This week numerous national newspapers and TV shows featured the story of Gaby Rodriguez, who dedicated 6 months of her senior year in high school to convincing her classmates, teachers, and even family members that she was pregnant. It was apparently a social experiment examining "stereotypes, rumors and statistics."
She wore a basketball inside a well stitched bag that fit securely around her waist and under her shirts, giving the otherwise fit girl a belly bump that realistically made her look pregnant. She told her schoolmates that she had become pregnant during homecoming weekend in October and that her due date would be July 27. Naturally, when a person tells everyone that she's pregnant and goes out of her way to appear pregnant, people will tend to believe that she is pregnant.
At a school assembly, before a stunned crowd of teachers and peers, she yanked the fake belly out of her shirt and let them in on the ruse.
Now the people on TV are calling her courageous for pulling the stunt, which also included lying to her boyfriend's family--who were expecting to have to deal with an unexpected new grandchild from their teenage son-- and somehow getting Gaby's mom to lie to Gaby's siblings for her.
The hollow justification for calling it an "experiment" seems to revolve around things people said about Gaby while they thought she was pregnant. She said that people called her "irresponsible" behind her back and stated that she had "ruined her life". A quote from her experiment that has been repeated in various news reports is one read by her friend during the assembly, stating: "Her attitude is changing, and it might be because of the baby, or she was always this annoying and I never realized it."
This quote in particular, while trying to alienate its originator for somehow using stereotypes and/or rumors, sounds like nothing more than a commentary on Gaby's personality, (personality is always subject to opinion...nobody is liked by everyone) not her reputation or her worthiness as a person after getting fake pregnant. Even if something worse was said by someone about Gaby, the fact that a teenager who gets pregnant may be whispered about, or that people may quietly comment about a person "irresponsibly" getting stuck with an enormous job most girls her age are not mentally ready for, is not a new revelation.
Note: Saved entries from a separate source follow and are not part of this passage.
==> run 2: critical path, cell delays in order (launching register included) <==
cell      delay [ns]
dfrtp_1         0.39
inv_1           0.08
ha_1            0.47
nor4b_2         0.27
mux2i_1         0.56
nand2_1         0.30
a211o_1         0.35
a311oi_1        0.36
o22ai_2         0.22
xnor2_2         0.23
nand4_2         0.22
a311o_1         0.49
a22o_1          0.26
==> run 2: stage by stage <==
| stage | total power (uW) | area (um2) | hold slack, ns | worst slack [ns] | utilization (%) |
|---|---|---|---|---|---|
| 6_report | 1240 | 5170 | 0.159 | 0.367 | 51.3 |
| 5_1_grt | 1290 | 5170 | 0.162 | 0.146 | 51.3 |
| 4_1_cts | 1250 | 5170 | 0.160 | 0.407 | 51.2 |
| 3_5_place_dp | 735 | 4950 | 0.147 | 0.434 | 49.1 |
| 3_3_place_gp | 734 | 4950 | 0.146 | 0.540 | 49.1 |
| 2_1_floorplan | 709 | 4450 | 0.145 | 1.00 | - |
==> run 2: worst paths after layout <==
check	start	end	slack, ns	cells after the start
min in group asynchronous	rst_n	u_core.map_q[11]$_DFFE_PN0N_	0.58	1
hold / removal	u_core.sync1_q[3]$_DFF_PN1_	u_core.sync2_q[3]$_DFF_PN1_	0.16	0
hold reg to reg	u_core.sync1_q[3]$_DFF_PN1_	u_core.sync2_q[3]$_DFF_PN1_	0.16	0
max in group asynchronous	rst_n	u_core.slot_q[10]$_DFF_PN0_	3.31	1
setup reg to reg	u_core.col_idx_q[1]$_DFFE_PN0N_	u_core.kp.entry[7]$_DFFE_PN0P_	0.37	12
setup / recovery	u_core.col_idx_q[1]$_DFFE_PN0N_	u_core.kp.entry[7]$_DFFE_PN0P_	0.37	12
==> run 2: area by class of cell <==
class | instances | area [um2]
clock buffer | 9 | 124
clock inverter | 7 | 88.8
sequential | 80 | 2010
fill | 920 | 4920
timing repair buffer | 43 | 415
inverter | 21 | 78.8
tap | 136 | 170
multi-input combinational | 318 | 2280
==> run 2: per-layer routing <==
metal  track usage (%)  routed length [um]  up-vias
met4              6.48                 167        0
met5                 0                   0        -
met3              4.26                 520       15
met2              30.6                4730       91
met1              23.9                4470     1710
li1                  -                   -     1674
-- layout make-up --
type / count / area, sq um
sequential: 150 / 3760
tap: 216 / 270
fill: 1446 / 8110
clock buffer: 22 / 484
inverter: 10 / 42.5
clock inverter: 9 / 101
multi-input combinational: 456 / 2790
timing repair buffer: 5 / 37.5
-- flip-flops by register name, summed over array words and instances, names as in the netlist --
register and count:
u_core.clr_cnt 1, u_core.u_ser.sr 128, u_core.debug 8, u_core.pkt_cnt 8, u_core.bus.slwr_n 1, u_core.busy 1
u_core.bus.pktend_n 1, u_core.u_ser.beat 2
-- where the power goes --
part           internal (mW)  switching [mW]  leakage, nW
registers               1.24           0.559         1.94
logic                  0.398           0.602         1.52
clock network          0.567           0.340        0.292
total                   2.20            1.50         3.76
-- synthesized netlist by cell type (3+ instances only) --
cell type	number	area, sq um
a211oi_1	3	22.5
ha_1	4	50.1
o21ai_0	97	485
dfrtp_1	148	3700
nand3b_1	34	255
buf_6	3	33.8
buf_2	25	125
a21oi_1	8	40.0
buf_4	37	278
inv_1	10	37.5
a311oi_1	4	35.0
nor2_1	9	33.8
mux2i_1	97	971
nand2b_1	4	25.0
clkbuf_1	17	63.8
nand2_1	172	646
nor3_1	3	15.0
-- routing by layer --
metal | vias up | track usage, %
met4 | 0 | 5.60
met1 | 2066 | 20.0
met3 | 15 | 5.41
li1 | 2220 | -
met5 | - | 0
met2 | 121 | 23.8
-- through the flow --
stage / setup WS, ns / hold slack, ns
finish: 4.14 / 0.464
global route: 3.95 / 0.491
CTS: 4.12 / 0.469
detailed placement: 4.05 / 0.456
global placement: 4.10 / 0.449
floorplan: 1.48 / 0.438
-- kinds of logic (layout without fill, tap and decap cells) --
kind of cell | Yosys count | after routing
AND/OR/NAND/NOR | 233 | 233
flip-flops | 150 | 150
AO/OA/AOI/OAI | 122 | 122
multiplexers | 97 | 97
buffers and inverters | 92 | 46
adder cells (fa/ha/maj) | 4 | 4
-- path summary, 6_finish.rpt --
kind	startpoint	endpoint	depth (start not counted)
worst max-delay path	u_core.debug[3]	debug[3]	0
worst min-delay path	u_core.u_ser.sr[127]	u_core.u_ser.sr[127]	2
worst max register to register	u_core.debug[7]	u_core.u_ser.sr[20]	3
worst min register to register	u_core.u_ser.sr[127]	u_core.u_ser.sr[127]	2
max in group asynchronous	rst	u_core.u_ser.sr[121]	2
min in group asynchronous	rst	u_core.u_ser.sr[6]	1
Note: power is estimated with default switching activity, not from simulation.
In the past this cultural reality inspired some teenagers not to get pregnant in the first place.
In regards to stereotypes, the only potentially stereotypical remark made by Gaby's peers as a result of her experiment that was mentioned by the media is that some people said her pregnancy "was bound to happen"...Monday morning quarterbacking possibly alluding to Gaby's Hispanic ethnicity. However, Gaby had already convinced people that she was pregnant when these statements were uttered. It was not as if she had simply presented herself as she really was -- (not pregnant)-- and had to deal with these comments as taunting reminders of a perceived inevitability which had no basis in reality.
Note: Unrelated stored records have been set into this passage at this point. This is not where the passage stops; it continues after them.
$ cat config.mk
export PLATFORM = sky130hd
export DESIGN_NAME = lane_renderer
export DESIGN_NICKNAME = d
export VERILOG_FILES = /design/src/rtl/lane_renderer_pkg.sv /design/src/rtl/lane_scroller.sv /design/src/rtl/lane_renderer.sv
export SDC_FILE = /design/constraint.sdc
export NUM_CORES = 1
export LEC_CHECK = 0
export BUFFER_PORTS_ARGS = -buffer_cell sky130_fd_sc_hd__buf_2
export CAP_MARGIN = 10
export CORE_AREA = 2 2 152 94
export DETAILED_ROUTE_END_ITERATION = 8
export DIE_AREA = 0 0 154 96
export PLACE_DENSITY = 0.76
export RECOVER_POWER = 25
export SLEW_MARGIN = 5
export SYNTH_ARGS = -nofsm -noshare
export SYNTH_HDL_FRONTEND = slang
export SYNTH_SLANG_ARGS = --single-unit
$ cat constraint.sdc
create_clock -name clock -period 3.9 [get_ports clock]
set_input_delay 0.975 -clock clock [delete_from_list [all_inputs] [get_ports clock]]
set_output_delay 0.975 -clock clock [all_outputs]
set_load 0.1 [all_outputs]
$ cat src/rtl/lane_renderer_pkg.sv
// lane_renderer_pkg: colour and active-area constants shared by the lane renderer
package lane_renderer_pkg;
  localparam logic [9:0] H_ACTIVE = 10'd640;
  localparam logic [9:0] V_ACTIVE = 10'd480;
  localparam logic [7:0] C_BLANK     = 8'h00;
  localparam logic [7:0] C_FROG      = 8'h1C;
  localparam logic [7:0] C_OBJ       = 8'hE0;
  localparam logic [7:0] C_LANE_EVEN = 8'h49;
  localparam logic [7:0] C_LANE_ODD  = 8'h24;
  localparam logic [7:0] C_GRASS     = 8'h10;
endpackage

$ cat src/rtl/lane_scroller.sv
// lane_scroller: one lane's scroll offset plus its row-range and object-phase compare
module lane_scroller #(
  parameter int PER_LOG2 = 7,
  parameter int OBJ_LEN  = 48,
  parameter int Y_LO     = 112,
  parameter int Y_HI     = 144
) (
  input  logic       clock,
  input  logic       reset,
  input  logic       step,
  input  logic [2:0] speed,
  input  logic       dir,
  input  logic [9:0] next_x,
  input  logic [9:0] next_y,
  output logic       in_lane,
  output logic       is_obj
);
  logic [PER_LOG2-1:0] offset_q, offset_d, phase;
  // advance the offset once per frame, phase wraps naturally at the period width
  always_comb begin
    offset_d = step ? offset_q + PER_LOG2'(speed) : offset_q;
    phase    = PER_LOG2'(dir ? next_x + 10'(offset_q) : next_x - 10'(offset_q));
    in_lane  = 32'(next_y) >= Y_LO && 32'(next_y) < Y_HI;
    is_obj   = in_lane && 32'(phase) < OBJ_LEN;
  end
  // offset register, reset wins over any frame step
  always_ff @(posedge clock)
    if (reset) offset_q <= '0;
    else offset_q <= offset_d;
endmodule

$ cat src/rtl/lane_renderer.sv
// lane_renderer: draws scrolling traffic lanes and the frog, and reports frog/object overlap per frame
module lane_renderer
  import lane_renderer_pkg::*;
#(
  parameter int N_LANES  = 8,
  parameter int LANE_H   = 32,
  parameter int LANE_Y0  = 112,
  parameter int PER_LOG2 = 7,
  parameter int OBJ_LEN  = 48,
  parameter int FROG_SZ  = 16
) (
  input  logic                 clock,
  input  logic                 reset,
  input  logic [9:0]           next_x,
  input  logic [9:0]           next_y,
  input  logic                 enable,
  input  logic [3*N_LANES-1:0] lane_speed,
  input  logic [N_LANES-1:0]   lane_dir,
  input  logic [9:0]           frog_x,
  input  logic [9:0]           frog_y,
  output logic [7:0]           color_out,
  output logic                 frame_tick,
  output logic                 hit
);
  logic [N_LANES-1:0] in_lane, lane_obj, lane_odd;
  logic [7:0] color_q, color_d;
  logic sticky_q, sticky_d, hit_q, hit_d, frog, obj, off;
  for (genvar i = 0; i < N_LANES; i++) begin : g_lane
    lane_scroller #(
      .PER_LOG2(PER_LOG2),
      .OBJ_LEN (OBJ_LEN),
      .Y_LO    (LANE_Y0 + i * LANE_H),
      .Y_HI    (LANE_Y0 + (i + 1) * LANE_H)
    ) u_lane (
      .clock  (clock),
      .reset  (reset),
      .step   (frame_tick & enable),
      .speed  (lane_speed[3*i +: 3]),
      .dir    (lane_dir[i]),
      .next_x (next_x),
      .next_y (next_y),
      .in_lane(in_lane[i]),
      .is_obj (lane_obj[i])
    );
    assign lane_odd[i] = (i % 2 == 1) ? in_lane[i] : 1'b0;
  end
  // pixel classification, colour priority and per-frame overlap bookkeeping
  always_comb begin
    frame_tick = next_x == '0 && next_y == V_ACTIVE;
    off  = next_x >= H_ACTIVE || next_y >= V_ACTIVE;
    frog = 32'(next_x) >= 32'(frog_x) && 32'(next_x) < 32'(frog_x) + FROG_SZ &&
           32'(next_y) >= 32'(frog_y) && 32'(next_y) < 32'(frog_y) + FROG_SZ;
    obj  = |lane_obj;
    color_d  = off ? C_BLANK : frog ? C_FROG : obj ? C_OBJ :
               |lane_odd ? C_LANE_ODD : |in_lane ? C_LANE_EVEN : C_GRASS;
    sticky_d = frame_tick ? 1'b0 : sticky_q | (frog & obj);
    hit_d    = frame_tick ? sticky_q : hit_q;
  end
  // registered pixel colour and overlap flags
  always_ff @(posedge clock)
    if (reset) begin
      color_q  <= '0;
      sticky_q <= 1'b0;
      hit_q    <= 1'b0;
    end else begin
      color_q  <= color_d;
      sticky_q <= sticky_d;
      hit_q    <= hit_d;
    end
  assign color_out = color_q;
  assign hit       = hit_q;
endmodule
==> metrics, run 1 <==
outcome complete, but fails checks; failing checks capacitance limit, slew limit; Max Clk Rate 305 MHz; grt peak-use layer met2; Routed Antenna Nets 0; Power Dens Cells 239 nW/um2; CP Max Fanout 10; first-pass GRT wire length 25600 um; core area 13400 um2; Avg WL per Cell 14.7 um; Post-layout nets 1074; layout cells sized above 1 about 16%; Die Span X 154 um; Placed Instance Area 7230 um2; post-synth top area cell ha_1; Max transition margin -7.36%; Worst Setup SP next_x[2]; CTS tree done; Final Hold Vio Count 0; min Tclk post-route 3.28 ns; sw frac 27.4%; post-synthesis sequential area ratio about a fifth; syn nets between 1000 and 1500; Switch Pwr a little under 0.5 mW; min-delay src sticky_q$_SDFF_PP0_; final count of pins violating max slew 57; CP Launch Type primary input; Worst Tran Pin Value ~1.6 ns; Clock Sinks 65; Non-Filler Instances 1065; CP Data Arrival Time approximately 2.3 ns; cts bufs inserted 9; Rows 33; GR Util met3 under 10%; CTS Root Cell clkbuf_16; Flop pwr share 37.4%; dpl cells 1049; synth-to-layout area growth 11.3%; Core Util, Final 55.7%; Final WS setup 0.625 ns; Worst VDD drop 0.000190 V; DRT Wirelength about 16000 um; clk_lat worst skew 0.34 ns; initial antenna violation count 0; combinational share of power roughly 17%; Hold Crit Class reg2reg; Final setup viols 0; H-tree levels 3; Required @ worst endpoint 2.92 ns; pre-CTS WS 0.565 ns; Starting Density about 50%; Post-Synthesis Cells 817; CTS hold repair buffers 0; Final HPWL DP approximately 12000 um; post_cts resized 0; fin area 7470 um2; total gr overflow 0; GRT met2 Usage 33.5%; clock power share a little under half; Ys Warns 0; Mapped Avg Cell Area 8.22 um2; met1 Resource Use GR 30.9%; Longest Clk Path Bufs 2; vias in the first global route 5221; leakage 3.51 nW; num ports 85; Total Routing Usage GR 21.7%; Critical Path End Type primary output; Crit Path Class in2out; via count around 5600; max-cap violation count 1; setup bufs post-CTS 0; RSZ-0062 raised after global routing no; Synth top area share 19.7%; CTS clk-pin slew, worst paths roughly 0.050 ns; Design Power 1.78 mW; drt first-iter violations between 200 and 300; number of synthesized flops with an enable pin 0; Fin Hold WS 0.460 ns; largest net degree at the start of global routing 59; ys async rst share 0%; Cell Area, Synth between 6000 and 7000 um2; router iterations before antenna repair 5; Int Pwr 1.29 mW; GPL Wtd Cong 0.835; DIE AREA 14800 um2; setup tns final 0 ns; Worst Clk Skew 0.00602 ns; Via density 5.27; Final Cycle Share 84.0%; Die Span Y 96 um; Area contributors post-synth ha_1 (20%), dfxtp_1 (19%), xor2_1 (9.4%); worst r2r src g_lane[0].u_lane.offset_q[1]$_SDFFE_PP0P_; DRC viols 0; synth unique cells 57; number of diodes 0; top_reg_cell synth dfxtp_1; FF+latch count, synth between 60 and 70; IO Port Bufs 83
-- sequential cells by signal, summed over array words and instances (netlist names) --
register	count
hit	1
sticky_q	1
g_lane.u_lane.offset_q	56
color_out	7
-- cells by family (layout without fill, tap and decap cells) --
logic type	Yosys count	in the layout	share of synthesized area, %
xor gates and xnor gates	114	114	14.9
AOI/OAI and AO/OA	143	143	13.9
DFF	65	65	19.4
other	1	1	0.0558
buffers and inverters	86	159	5.61
adders and majority gates	114	114	22.1
muxes	9	9	1.49
and+or+nand+nor	285	285	22.6
-- worst paths after layout --
kind	slack, ns	end	cells after the start
setup / recovery	0.62	frame_tick	5
setup reg to reg	0.96	color_out[2]$_SDFF_PP0_	12
hold reg to reg	0.46	sticky_q$_SDFF_PP0_	2
hold / removal	0.46	sticky_q$_SDFF_PP0_	2
-- worst max-delay path, stage by stage --
cell,delay [ns]
buf_2,0.21
nor4_1,0.29
nand2_1,0.12
nor3_2,0.24
buf_2,0.47
-- cells in the mapped netlist, types with 3 or more instances --
master / count
a2111oi_0: 4
a211oi_1: 3
a211oi_2: 8
a21o_1: 22
a21oi_1: 62
a22oi_1: 4
a31oi_1: 9
and3_1: 3
buf_4: 6
buf_6: 4
clkbuf_1: 16
dfxtp_1: 65
fa_1: 8
ha_1: 106
inv_1: 58
mux2_2: 8
nand2_1: 26
nand3_1: 33
nor2_1: 120
nor2_4: 16
nor2b_1: 20
nor3_1: 31
nor3_2: 8
nor3b_1: 8
nor3b_2: 3
nor4_1: 3
o21ai_0: 13
o21ai_1: 3
xnor2_1: 42
xor2_1: 72
-- cell usage in the layout (no fill, tap or decap), types with 2 or more instances in the layout --
cell       netlist  final
nor2b_1         20     20
nor3b_1          8      8
fa_1             8      8
o21ai_1          3      3
a21o_1          22     22
xnor2_1         42     42
nor3_1          31     32
a211oi_1         3      3
nand3_1         33     33
clkinv_2         0      2
xor2_1          72     72
o211ai_1         2      2
a211oi_2         8      8
dfxtp_1         65     65
clkbuf_1        16     11
a2111oi_0        4      4
nor3b_2          3      3
a32oi_1          2      2
a22oi_1          4      4
a22o_1           2      2
nor2_4          16     16
nand2_1         26     26
ha_1           106    106
nor4_1           3      3
clkbuf_16        0      9
mux2_2           8      8
nor3_2           8      8
o21a_1           2      2
o21ai_0         13     13
a21oi_1         62     62
nor2_1         120    120
a2111o_1         2      2
and3_1           3      3
inv_1           58     58
nand2b_1         2      2
a31oi_1          9      9
buf_2            1     76
-- power groups by stage --
stage	registers, mW	clock network, mW	logic, mW
2_1_floorplan	0.696	0	0.179
3_3_place_gp	0.681	0	0.296
3_5_place_dp	0.681	0	0.300
4_1_cts	0.667	0.828	0.303
5_1_grt	0.667	0.857	0.338
6_report	0.667	0.813	0.303
-- final cells by class --
| cell class | count | area, um2 |
|---|---|---|
| clock inverters | 3 | 40.0 |
| fillers | 1240 | 5940 |
| well taps | 175 | 219 |
| clock buffers | 13 | 250 |
| flip-flops and latches | 65 | 1300 |
| multi-input cells | 666 | 5030 |
| repair buffers | 85 | 418 |
| inverters | 58 | 218 |
-- per-layer routing --
layer / wire (um) / share of wire [%]
met1: 8110 / 52
met5: 0 / 0
met2: 6530 / 42
met4: 125 / 0.80
met3: 838 / 5.4
Note: power is estimated with default switching activity, not from simulation.
==> run 2: changes to the inputs <==
==> constraint.sdc (replaced) <==
create_clock -name clock -period 3.2 [get_ports clock]
set_input_delay 0.8 -clock clock [delete_from_list [all_inputs] [get_ports clock]]
set_output_delay 0.8 -clock clock [all_outputs]
set_load 0.1 [all_outputs]
==> metrics, run 2 (synthesis results as in run 1) <==
outcome finished clean; DRT Wirelength 15600 um; largest stage delay on the critical path 0.39 ns; crit path cell chain inv_1, ha_1, mux2_2, ha_1, nand3_1, a211oi_2, xor2_1, a211oi_1, a22oi_1, nand4_2, nor3b_1, buf_4; clk_lat worst skew 0.34 ns; Avg WL per Cell about 15 um; core area 13400 um2; Reg2Reg Depth 12; min Tclk post-route slightly below 3 ns; Die Span X 154 um; Non-Filler Instances 1070; Die Span Y 96 um; Clock Sinks between 60 and 70; leading cell type in the layout, fill and taps excluded nor2_1; hold path cells 2; Worst Clk Skew 0.00820 ns; Most Frequent Cell on Critical Path ha_1; worst-case hold path end point sticky_q$_SDFF_PP0_; CTS tree done; largest net degree at the start of global routing 57; Slowest-stage cell, CP dfxtp_1; Starting Density 50.1%; IO Port Bufs 83; Worst VDD drop ~0.00023 V; Most flops, register g_lane.u_lane.offset_q; final count of pins violating max slew 0; H-tree levels 3; grt peak-use layer met2; leakage ~3.6 nW; CP Max Fanout 6; Required @ worst endpoint ~3.5 ns; Max transition margin 21.0%; synth-to-layout area growth 12.9%; Longest Clk Path Bufs 2; r2r setup slk 0.22 ns; router iterations before antenna repair 5; GRT met2 Usage 33.6%; number of diodes 0; Max Clk Rate between 300 and 400 MHz; Critical Path End Type flop; Hold Crit Class reg2reg; Final Hold Vio Count 0; GPL Wtd Cong 0.857; layout cells sized above 1 16.6%; DIE AREA between 10000 and 15000 um2; drt first-iter violations 404; max-cap violation count 0; Fill cells roughly 1300; CP Launch Type flop; GR Util met3 4.05%; dpl cells 1054; Rows 33; Final setup viols 0; setup tns final 0 ns; Via density 5.24; Post-layout nets about 1100; total gr overflow 0; Final WS setup 0.218 ns; Total Routing Usage GR 22.5%; vias in the first global route 5266; DRC viols 0; CP Data Arrival Time 3.27 ns; CTS Root Cell clkbuf_16; via count 5611; Final Cycle Share 93.2%; Crit Path Class reg2reg; worst r2r src g_lane[3].u_lane.offset_q[1]$_SDFFE_PP0P_; num ports 85; first-pass GRT wire length between 20000 and 30000 um; Multi-input gate area 5040 um2; Reg area 1300 um2; met1 Resource Use GR 33.1%; min-delay src sticky_q$_SDFF_PP0_; Final HPWL DP 11600 um; pre-CTS WS about 0.036 ns; max reg flops 56; Routed Antenna Nets 0; CTS clk-pin slew, worst paths 0.05 ns; Worst Tran Pin Value about 1.2 ns; Power Dens Cells 303 nW/um2; RSZ-0062 raised after global routing no; initial antenna violation count 0; Critical R2R Capture color_out[0]$_SDFF_PP0_; most frequent cells in the layout nor2_1 (120), ha_1 (106), buf_2 (74); cts bufs inserted 9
"Nationally, teen pregnancy rates have been steadily declining for years. However, Latinas have the highest teen pregnancy and birth rate among any major racial or ethnic minority.
Roughly 51 percent of Latina teens will get pregnant before age 20, compared with about 30 percent of teens overall, according to the National Campaign to Prevent Teen and Unplanned Pregnancy."
So what has been proven here? That if a person rode around town in a wheelchair for six months, people might believe he's handicapped? That if someone claimed to have gotten AIDS from having unprotected sex, and then acted sick for 6 months, people might treat that person like he's dying? The press has made a hero of a girl for collaborating with her superintendent, principal, a few teachers, her boyfriend and mother to pull off a deception that is not even clever...just a lie.
Because it's a story with a moral that trains the viewer not to trust his or her own basic judgment.
To "gaslight" somebody is a term based on a 1944 film by that name in which a man purposely tries to drive his wife insane (in order to get some jewels that are hidden in the house) by secretly playing little tricks on her so that she can no longer trust her own perceptions. He moves the pictures on the wall and convinces her that she must have done it herself, dims and brightens the lights without telling her (pretending it isn't happening when she notices) , makes subtle but startling noises in the attic when she thinks she's home alone, and lovingly takes her for an evening out only to viciously initiate an argument with her by slipping a chain in her handbag and insinuating that she herself put it there.
The film has become a perfect allegory for the times we currently live in.